Feeding the Machine ne se contente pas de mettre au jour le régime de travail de l’économie de l’IA, mais examine également les alternatives qui pourraient être développées en réponse à ces relations. Dans ses dernières sections, le livre envisage différentes possibilités, allant du renforcement de l’organisation des travailleurs et des réseaux internationaux de solidarité à la réglementation des normes du travail, et de la démocratie sur le lieu de travail et des coopératives de travailleurs aux formes alternatives de propriété et de gouvernance. Dans le même temps, les auteurs ne négligent pas les contraintes structurelles auxquelles les entreprises démocratiques et les coopératives sont confrontées dans le cadre des rapports de marché capitalistes. La réflexion sur une technologie plus démocratique dépasse donc la seule conception des algorithmes pour s’étendre aux structures de propriété et de pouvoir des institutions qui produisent la technologie.

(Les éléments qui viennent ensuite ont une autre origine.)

--- config.mk ---
export PLATFORM = sky130hd
export DESIGN_NAME = voxel_ray_traversal_unit
export DESIGN_NICKNAME = d
export VERILOG_FILES = /design/src/sv/vrt_pkg.sv /design/src/sv/voxel_ray_traversal_unit.sv /design/src/sv/vrt_divider.sv /design/src/sv/vrt_datapath.sv /design/src/sv/vrt_ctrl.sv
export VERILOG_INCLUDE_DIRS = /design/src /design/src/sv
export SDC_FILE = /design/constraint.sdc
export NUM_CORES = 1
export LEC_CHECK = 0
export CAP_MARGIN = 30
export CORE_AREA = 2 2 326 328
export DETAILED_ROUTE_END_ITERATION = 8
export DIE_AREA = 0 0 328 330
export DONT_BUFFER_PORTS = 1
export GPL_TIMING_DRIVEN = 0
export HOLD_SLACK_MARGIN = 0.08
export SYNTH_ARGS = -nofsm -noshare
export SYNTH_HDL_FRONTEND = slang
export SYNTH_HIERARCHICAL = 1
export SYNTH_SLANG_ARGS = --single-unit
--- constraint.sdc ---
create_clock -name clk -period 8.58 [get_ports clk]
set_input_delay 1.716 -clock clk [delete_from_list [all_inputs] [get_ports clk]]
set_output_delay 1.716 -clock clk [all_outputs]
set_load 0.05 [all_outputs]
--- src/sv/voxel_ray_traversal_unit_macros.svh ---
// Assertion macros for the voxel ray traversal unit.
`ifndef VOXEL_RAY_TRAVERSAL_UNIT_MACROS_SVH
`define VOXEL_RAY_TRAVERSAL_UNIT_MACROS_SVH

// Same-cycle implication, disabled during reset.
`define VRT_ASSERT_IMP(label, clk, rst_n, ante, cons, msg) \
    label: assert property (@(posedge clk) disable iff (!rst_n) (ante) |-> (cons)) \
        else $error(msg);

// Next-cycle implication, disabled during reset.
`define VRT_ASSERT_NXT(label, clk, rst_n, ante, cons, msg) \
    label: assert property (@(posedge clk) disable iff (!rst_n) (ante) |=> (cons)) \
        else $error(msg);

`endif

--- src/sv/vrt_pkg.sv ---
// ----------------------------------------------------------------------------
// vrt_pkg
// Types and constants shared by the voxel ray traversal unit.
// ----------------------------------------------------------------------------
`default_nettype none

package vrt_pkg;

    localparam int CRD_W    = 16;
    localparam int IDX_W    = 8;
    localparam int T_W      = 32;
    localparam int VS_W     = 5;
    localparam int NUM_AXES = 3;
    localparam logic [T_W-1:0] T_SAT = '1;

    typedef enum logic [1:0] {
        ST_IDLE,
        ST_DIV_LOAD,
        ST_DIV_WAIT,
        ST_EMIT
    } vrt_state_t;

    // Divider operation per axis
    typedef enum logic [1:0] {
        OP_IDX_S,
        OP_IDX_E,
        OP_TNEXT,
        OP_TSTEP
    } div_op_t;

    typedef struct packed {
        logic       capture;
        logic       div_start;
        logic       div_store;
        logic       emit;
        div_op_t    op;
        logic [1:0] axis;
    } vrt_cmd_t;

    typedef struct packed {
        logic                div_done;
        logic [NUM_AXES-1:0] flat;
        logic                last_now;
    } vrt_status_t;

endpackage

`default_nettype wire

--- src/sv/voxel_ray_traversal_unit.sv ---
// Setup runs six index divisions and up to six t divisions of NW quotient bits
//   (NW = 6 + COORD_FRAC_BITS + T_FRAC_BITS, 38 by default) on the one shared
//   radix-2 divider.
// Then one voxel word per cycle, up to MAX_RUN words.
// One ray at a time; output never stalls.
// Reset: asynchronous active low; clears control, voxel_size returns to 1.
// ----------------------------------------------------------------------------
// voxel_ray_traversal_unit
// 3D DDA voxel traversal: emits the voxel indices a ray passes, in order, up to MAX_RUN.
// ----------------------------------------------------------------------------
`default_nettype none

`include "voxel_ray_traversal_unit_macros.svh"

module voxel_ray_traversal_unit #(
    parameter int MAX_RUN         = 64,
    parameter int COORD_FRAC_BITS = 8,
    parameter int T_FRAC_BITS     = 24
) (
    input  wire logic                      clk,
    input  wire logic                      rst_n,
    input  wire logic                      start,
    output logic                           busy,
    input  wire logic                      voxel_size_we,
    input  wire logic [vrt_pkg::VS_W-1:0]  voxel_size,
    input  wire logic [vrt_pkg::CRD_W-1:0] start_x,
    input  wire logic [vrt_pkg::CRD_W-1:0] start_y,
    input  wire logic [vrt_pkg::CRD_W-1:0] start_z,
    input  wire logic [vrt_pkg::CRD_W-1:0] end_x,
    input  wire logic [vrt_pkg::CRD_W-1:0] end_y,
    input  wire logic [vrt_pkg::CRD_W-1:0] end_z,
    output logic                           voxel_valid,
    output logic [vrt_pkg::IDX_W-1:0]      voxel_x,
    output logic [vrt_pkg::IDX_W-1:0]      voxel_y,
    output logic [vrt_pkg::IDX_W-1:0]      voxel_z,
    output logic                           last_voxel_flag,
    output logic                           truncated
);

    import vrt_pkg::*;

    vrt_cmd_t    cmd;
    vrt_status_t status;

    vrt_ctrl u_ctrl (
        .clk    (clk),
        .rst_n  (rst_n),
        .start  (start),
        .busy   (busy),
        .cmd    (cmd),
        .status (status)
    );

    vrt_datapath #(
        .MAX_RUN         (MAX_RUN),
        .COORD_FRAC_BITS (COORD_FRAC_BITS),
        .T_FRAC_BITS     (T_FRAC_BITS)
    ) u_dp (
        .clk             (clk),
        .rst_n           (rst_n),
        .cmd             (cmd),
        .status          (status),
        .voxel_size_we   (voxel_size_we),
        .voxel_size      (voxel_size),
        .start_x         (start_x),
        .start_y         (start_y),
        .start_z         (start_z),
        .end_x           (end_x),
        .end_y           (end_y),
        .end_z           (end_z),
        .voxel_valid     (voxel_valid),
        .voxel_x         (voxel_x),
        .voxel_y         (voxel_y),
        .voxel_z         (voxel_z),
        .last_voxel_flag (last_voxel_flag),
        .truncated       (truncated)
    );

    // More words of the run follow while busy
    `VRT_ASSERT_IMP(a_mid_busy, clk, rst_n, voxel_valid && !last_voxel_flag, busy, "mid word idle")
    // Truncation only flags the final word
    `VRT_ASSERT_IMP(a_trunc_last, clk, rst_n, voxel_valid && truncated, last_voxel_flag, "early trunc")
    // Accepted ray starts work
    `VRT_ASSERT_NXT(a_start_busy, clk, rst_n, start && !busy, busy && !voxel_valid, "ray not started")

endmodule

`default_nettype wire

--- src/sv/vrt_divider.sv ---
// ----------------------------------------------------------------------------
// vrt_divider
// Restoring radix-2 divider, one quotient bit per cycle, iteration count set
// per operation (numerator is left aligned).
// ----------------------------------------------------------------------------
`default_nettype none

module vrt_divider #(
    parameter int NW = 38,
    parameter int DW = 16,
    parameter int IW = 6
) (
    input  wire logic          clk,
    input  wire logic          rst_n,
    input  wire logic          load,
    input  wire logic [NW-1:0] num,
    input  wire logic [DW-1:0] den,
    input  wire logic [IW-1:0] iters,
    output logic               done,
    output logic [NW-1:0]      quo,
    output logic [DW-1:0]      rem
);

    logic [NW-1:0] num_reg;
    logic [DW-1:0] den_reg;
    logic [DW-1:0] rem_reg;
    logic [NW-1:0] quo_reg;
    logic [IW-1:0] cnt_reg;
    logic          run_reg;
    logic          done_reg;

    logic [DW:0]   trial;
    logic          ge;
    logic [DW:0]   diff;

    // One restoring step
    always_comb
    begin
        trial = {rem_reg, num_reg[NW-1]};
        ge    = trial >= {1'b0, den_reg};
        diff  = trial - {1'b0, den_reg};
    end

    // Control
    always_ff @(posedge clk or negedge rst_n)
    begin
        if (!rst_n)
        begin
            run_reg  <= 1'b0;
            done_reg <= 1'b0;
            cnt_reg  <= '0;
        end
        else
        begin
            done_reg <= 1'b0;
            if (load)
            begin
                run_reg <= 1'b1;
                cnt_reg <= iters;
            end
            else if (run_reg)
            begin
                cnt_reg <= cnt_reg - 1'b1;
                if (cnt_reg == IW'(1))
                begin
                    run_reg  <= 1'b0;
                    done_reg <= 1'b1;
                end
            end
        end
    end

    // Data
    always_ff @(posedge clk)
    begin
        if (load)
        begin
            num_reg <= num;
            den_reg <= den;
            rem_reg <= '0;
            quo_reg <= '0;
        end
        else if (run_reg)
        begin
            num_reg <= {num_reg[NW-2:0], 1'b0};
            rem_reg <= ge ? diff[DW-1:0] : trial[DW-1:0];
            quo_reg <= {quo_reg[NW-2:0], ge};
        end
    end

    assign done = done_reg;
    assign quo  = quo_reg;
    assign rem  = rem_reg;

endmodule

`default_nettype wire

--- src/sv/vrt_datapath.sv ---
// ----------------------------------------------------------------------------
// vrt_datapath
// Ray registers, setup divisions, DDA stepping and the result word register.
// ----------------------------------------------------------------------------
`default_nettype none

module vrt_datapath #(
    parameter int MAX_RUN         = 64,
    parameter int COORD_FRAC_BITS = 8,
    parameter int T_FRAC_BITS     = 24
) (
    input  wire logic                        clk,
    input  wire logic                        rst_n,
    input  wire vrt_pkg::vrt_cmd_t           cmd,
    output vrt_pkg::vrt_status_t             status,
    input  wire logic                        voxel_size_we,
    input  wire logic [vrt_pkg::VS_W-1:0]    voxel_size,
    input  wire logic [vrt_pkg::CRD_W-1:0]   start_x,
    input  wire logic [vrt_pkg::CRD_W-1:0]   start_y,
    input  wire logic [vrt_pkg::CRD_W-1:0]   start_z,
    input  wire logic [vrt_pkg::CRD_W-1:0]   end_x,
    input  wire logic [vrt_pkg::CRD_W-1:0]   end_y,
    input  wire logic [vrt_pkg::CRD_W-1:0]   end_z,
    output logic                             voxel_valid,
    output logic [vrt_pkg::IDX_W-1:0]        voxel_x,
    output logic [vrt_pkg::IDX_W-1:0]        voxel_y,
    output logic [vrt_pkg::IDX_W-1:0]        voxel_z,
    output logic                             last_voxel_flag,
    output logic                             truncated
);

    import vrt_pkg::*;

    localparam int CW     = VS_W + COORD_FRAC_BITS;
    localparam int NW_RAW = CW + 1 + T_FRAC_BITS;
    localparam int NW     = (NW_RAW > CRD_W) ? NW_RAW : CRD_W;
    localparam int DW     = (CW > CRD_W) ? CW : CRD_W;
    localparam int IW     = $clog2(NW + 1);
    localparam int QW     = (NW > T_W) ? NW : T_W + 1;
    localparam int CNT_W  = $clog2(MAX_RUN + 1);

    // Configuration and captured ray
    logic [VS_W-1:0]  vs_reg;
    logic [CRD_W-1:0] s_reg [NUM_AXES];
    logic [CRD_W-1:0] e_reg [NUM_AXES];

    // Traversal state
    logic [IDX_W-1:0] cur_reg   [NUM_AXES];
    logic [IDX_W-1:0] endv_reg  [NUM_AXES];
    logic [T_W-1:0]   tnext_reg [NUM_AXES];
    logic [T_W-1:0]   tstep_reg [NUM_AXES];
    logic [CW-1:0]    rems_reg  [NUM_AXES];
    logic [NUM_AXES-1:0] neg_reg;
    logic [CNT_W-1:0] count_reg;
    logic             first_reg;

    // Result word
    logic             valid_reg;
    logic [IDX_W-1:0] vx_reg, vy_reg, vz_reg;
    logic             last_reg, trunc_reg;

    logic [VS_W-1:0]  vs_eff;
    logic [CW-1:0]    cell_len;
    logic [CRD_W-1:0] s_sel, e_sel, absd;
    logic [CW:0]      near_num;
    logic [NW-1:0]    div_num;
    logic [DW-1:0]    div_den;
    logic [IW-1:0]    div_iters;
    logic             div_done;
    logic [NW-1:0]    div_quo;
    logic [DW-1:0]    div_rem;
    logic [QW-1:0]    q_ext;
    logic [T_W-1:0]   q_sat;

    logic [NUM_AXES-1:0] pre_ax;
    logic [NUM_AXES-1:0] flat;
    logic                pre;
    logic                at_end;
    logic                last_now;
    logic [1:0]          ax;
    logic [T_W:0]        tsum;
    logic [T_W-1:0]      tadd;

    // Operand selection
    always_comb
    begin
        vs_eff   = (vs_reg == '0) ? VS_W'(1) : vs_reg;
        cell_len = CW'(vs_eff) << COORD_FRAC_BITS;
        s_sel    = s_reg[cmd.axis];
        e_sel    = e_reg[cmd.axis];
        absd     = (e_sel > s_sel) ? e_sel - s_sel : s_sel - e_sel;
        near_num = neg_reg[cmd.axis] ? {1'b0, cell_len} + {1'b0, rems_reg[cmd.axis]}
                                     : {1'b0, cell_len} - {1'b0, rems_reg[cmd.axis]};
        unique case (cmd.op)
            OP_IDX_S:
            begin
                div_num   = NW'(s_sel) << (NW - CRD_W);
                div_den   = DW'(cell_len);
                div_iters = IW'(CRD_W);
            end
            OP_IDX_E:
            begin
                div_num   = NW'(e_sel) << (NW - CRD_W);
                div_den   = DW'(cell_len);
                div_iters = IW'(CRD_W);
            end
            OP_TNEXT:
            begin
                div_num   = NW'(near_num) << T_FRAC_BITS;
                div_den   = DW'(absd);
                div_iters = IW'(NW);
            end
            default:
            begin
                div_num   = NW'(cell_len) << T_FRAC_BITS;
                div_den   = DW'(absd);
                div_iters = IW'(NW);
            end
        endcase
    end

    vrt_divider #(
        .NW (NW),
        .DW (DW),
        .IW (IW)
    ) u_div (
        .clk   (clk),
        .rst_n (rst_n),
        .load  (cmd.div_start),
        .num   (div_num),
        .den   (div_den),
        .iters (div_iters),
        .done  (div_done),
        .quo   (div_quo),
        .rem   (div_rem)
    );

    // Saturate quotient to Q8.24 range
    always_comb
    begin
        q_ext = QW'(div_quo);
        q_sat = (|q_ext[QW-1:T_W]) ? T_SAT : q_ext[T_W-1:0];
    end

    // Stepping decisions
    always_comb
    begin
        for (int a = 0; a < NUM_AXES; a++)
        begin
            pre_ax[a] = neg_reg[a] && (cur_reg[a] != endv_reg[a]);
            flat[a]   = (s_reg[a] == e_reg[a]);
        end
        pre    = |pre_ax;
        at_end = (cur_reg[0] == endv_reg[0]) && (cur_reg[1] == endv_reg[1]) &&
                 (cur_reg[2] == endv_reg[2]);
        last_now = at_end || (count_reg == CNT_W'(MAX_RUN - 1));
        if (tnext_reg[0] < tnext_reg[1])
            ax = (tnext_reg[0] < tnext_reg[2]) ? 2'd0 : 2'd2;
        else
            ax = (tnext_reg[1] < tnext_reg[2]) ? 2'd1 : 2'd2;
        tsum = {1'b0, tnext_reg[ax]} + {1'b0, tstep_reg[ax]};
        tadd = tsum[T_W] ? T_SAT : tsum[T_W-1:0];
    end

    // Configuration register
    always_ff @(posedge clk or negedge rst_n)
    begin
        if (!rst_n)
            vs_reg <= VS_W'(1);
        else if (voxel_size_we)
            vs_reg <= voxel_size;
    end

    // Control state of the run
    always_ff @(posedge clk or negedge rst_n)
    begin
        if (!rst_n)
        begin
            count_reg <= '0;
            first_reg <= 1'b0;
            valid_reg <= 1'b0;
        end
        else
        begin
            valid_reg <= cmd.emit;
            if (cmd.capture)
            begin
                count_reg <= '0;
                first_reg <= 1'b1;
            end
            else if (cmd.emit)
            begin
                count_reg <= count_reg + 1'b1;
                first_reg <= 1'b0;
            end
        end
    end

    // Ray data and traversal registers
    always_ff @(posedge clk)
    begin
        if (cmd.capture)
        begin
            s_reg[0] <= start_x;
            s_reg[1] <= start_y;
            s_reg[2] <= start_z;
            e_reg[0] <= end_x;
            e_reg[1] <= end_y;
            e_reg[2] <= end_z;
        end
        if (cmd.div_store)
        begin
            case (cmd.op)
                OP_IDX_S:
                begin
                    cur_reg[cmd.axis]  <= div_quo[IDX_W-1:0];
                    rems_reg[cmd.axis] <= div_rem[CW-1:0];
                end
                OP_IDX_E:
                begin
                    endv_reg[cmd.axis] <= div_quo[IDX_W-1:0];
                    neg_reg[cmd.axis]  <= e_sel < s_sel;
                    if (flat[cmd.axis])
                    begin
                        tnext_reg[cmd.axis] <= T_SAT;
                        tstep_reg[cmd.axis] <= T_SAT;
                    end
                end
                OP_TNEXT: tnext_reg[cmd.axis] <= q_sat;
                default:  tstep_reg[cmd.axis] <= q_sat;
            endcase
        end
        if (cmd.emit)
        begin
            vx_reg    <= cur_reg[0];
            vy_reg    <= cur_reg[1];
            vz_reg    <= cur_reg[2];
            last_reg  <= last_now;
            trunc_reg <= last_now && !at_end;
            if (first_reg && pre)
            begin
                // diagonal pre-step on negative axes
                for (int a = 0; a < NUM_AXES; a++)
                    if (pre_ax[a])
                        cur_reg[a] <= cur_reg[a] - 1'b1;
            end
            else
            begin
                cur_reg[ax]   <= neg_reg[ax] ? cur_reg[ax] - 1'b1 : cur_reg[ax] + 1'b1;
                tnext_reg[ax] <= tadd;
            end
        end
    end

    always_comb
    begin
        status.div_done = div_done;
        status.flat     = flat;
        status.last_now = last_now;
    end

    assign voxel_valid     = valid_reg;
    assign voxel_x         = vx_reg;
    assign voxel_y         = vy_reg;
    assign voxel_z         = vz_reg;
    assign last_voxel_flag = last_reg;
    assign truncated       = trunc_reg;

endmodule

`default_nettype wire

--- src/sv/vrt_ctrl.sv ---
// ----------------------------------------------------------------------------
// vrt_ctrl
// Sequencer: capture, per-axis setup divisions, then one voxel per cycle.
// ----------------------------------------------------------------------------
`default_nettype none

module vrt_ctrl (
    input  wire logic                 clk,
    input  wire logic                 rst_n,
    input  wire logic                 start,
    output logic                      busy,
    output vrt_pkg::vrt_cmd_t         cmd,
    input  wire vrt_pkg::vrt_status_t status
);

    import vrt_pkg::*;

    vrt_state_t state_reg, state_next;
    div_op_t    op_reg, op_next;
    logic [1:0] axis_reg, axis_next;

    // State register
    always_ff @(posedge clk or negedge rst_n)
    begin
        if (!rst_n)
        begin
            state_reg <= ST_IDLE;
            op_reg    <= OP_IDX_S;
            axis_reg  <= 2'd0;
        end
        else
        begin
            state_reg <= state_next;
            op_reg    <= op_next;
            axis_reg  <= axis_next;
        end
    end

    // Next state and commands
    always_comb
    begin
        state_next    = state_reg;
        op_next       = op_reg;
        axis_next     = axis_reg;
        cmd.capture   = 1'b0;
        cmd.div_start = 1'b0;
        cmd.div_store = 1'b0;
        cmd.emit      = 1'b0;
        cmd.op        = op_reg;
        cmd.axis      = axis_reg;
        busy          = 1'b1;
        unique case (state_reg)
            ST_IDLE:
            begin
                busy = 1'b0;
                if (start)
                begin
                    cmd.capture = 1'b1;
                    op_next     = OP_IDX_S;
                    axis_next   = 2'd0;
                    state_next  = ST_DIV_LOAD;
                end
            end
            ST_DIV_LOAD:
            begin
                cmd.div_start = 1'b1;
                state_next    = ST_DIV_WAIT;
            end
            ST_DIV_WAIT:
            begin
                if (status.div_done)
                begin
                    cmd.div_store = 1'b1;
                    state_next    = ST_DIV_LOAD;
                    unique case (op_reg)
                        OP_IDX_S: op_next = OP_IDX_E;
                        OP_TNEXT: op_next = OP_TSTEP;
                        default:
                        begin
                            if (op_reg == OP_IDX_E && !status.flat[axis_reg])
                                op_next = OP_TNEXT;
                            else
                            begin
                                op_next = OP_IDX_S;
                                if (axis_reg == 2'd2)
                                    state_next = ST_EMIT;
                                else
                                    axis_next = axis_reg + 1'b1;
                            end
                        end
                    endcase
                end
            end
            default:
            begin
                cmd.emit = 1'b1;
                if (status.last_now)
                    state_next = ST_IDLE;
            end
        endcase
    end

endmodule

`default_nettype wire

En ce sens, Feeding the Machine relie directement les débats sur le travail numérique et l’intelligence artificielle aux questions du processus de travail, des rapports de classe et du contrôle démocratique. En montrant que l’intelligence artificielle n’est pas une technologie « sans humains », mais un système de production fondé sur du travail humain organisé à l’échelle mondiale, le livre apporte l’une de ses contributions centrales. En soulignant également que la technologie n’est ni neutre ni indépendante des rapports sociaux, il pose les questions de savoir qui produit l’IA, qui la contrôle et quelles finalités sociales elle sert. Le livre fournit ainsi une base importante pour discuter non seulement du contrôle exercé par le capital sur le travail numérique, mais aussi du pouvoir des travailleurs, du contrôle démocratique de la technologie et des formes alternatives d’organisation.